* **Data for the task**:
BEGIN

==> config.mk <==
export PLATFORM = sky130hd
export DESIGN_NAME = wsa_front
export DESIGN_NICKNAME = d
export VERILOG_FILES = /design/src/rtl/wsa_pkg.sv /design/src/rtl/wsa_front.sv
export SDC_FILE = /design/constraint.sdc
export NUM_CORES = 1
export LEC_CHECK = 0
export ABC_AREA = 1
export ABC_CLOCK_PERIOD_IN_PS = 1200
export BUFFER_PORTS_ARGS = -buffer_cell sky130_fd_sc_hd__buf_2
export CORE_MARGIN = 2
export CORE_UTILIZATION = 43
export CTS_CLUSTER_DIAMETER = 120
export CTS_CLUSTER_SIZE = 24
export DETAILED_ROUTE_END_ITERATION = 7
export PLACE_DENSITY = 0.76
export SETUP_SLACK_MARGIN = 0.2
export SLEW_MARGIN = 0
export SYNTH_ARGS = -nofsm -noshare
export SYNTH_HDL_FRONTEND = slang
export SYNTH_SLANG_ARGS = --single-unit
==> constraint.sdc <==
create_clock -name clk -period 1.2 [get_ports clk]
set_input_delay 0.06 -clock clk [delete_from_list [all_inputs] [get_ports clk]]
set_output_delay 0.06 -clock clk [all_outputs]
set_load 0.03 [all_outputs]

END

* **Task statement**:
The response should consist of every record above, reproduced exactly.

* **Task solution**:
==> config.mk <==
export PLATFORM = sky130hd
export DESIGN_NAME = wsa_front
export DESIGN_NICKNAME = d
export VERILOG_FILES = /design/src/rtl/wsa_pkg.sv /design/src/rtl/wsa_front.sv
export SDC_FILE = /design/constraint.sdc
export NUM_CORES = 1
export LEC_CHECK = 0
export ABC_AREA = 1
export ABC_CLOCK_PERIOD_IN_PS = 1200
export BUFFER_PORTS_ARGS = -buffer_cell sky130_fd_sc_hd__buf_2
export CORE_MARGIN = 2
export CORE_UTILIZATION = 43
export CTS_CLUSTER_DIAMETER = 120
export CTS_CLUSTER_SIZE = 24
export DETAILED_ROUTE_END_ITERATION = 7
export PLACE_DENSITY = 0.76
export SETUP_SLACK_MARGIN = 0.2
export SLEW_MARGIN = 0
export SYNTH_ARGS = -nofsm -noshare
export SYNTH_HDL_FRONTEND = slang
export SYNTH_SLANG_ARGS = --single-unit
==> constraint.sdc <==
create_clock -name clk -period 1.2 [get_ports clk]
set_input_delay 0.06 -clock clk [delete_from_list [all_inputs] [get_ports clk]]
set_output_delay 0.06 -clock clk [all_outputs]
set_load 0.03 [all_outputs]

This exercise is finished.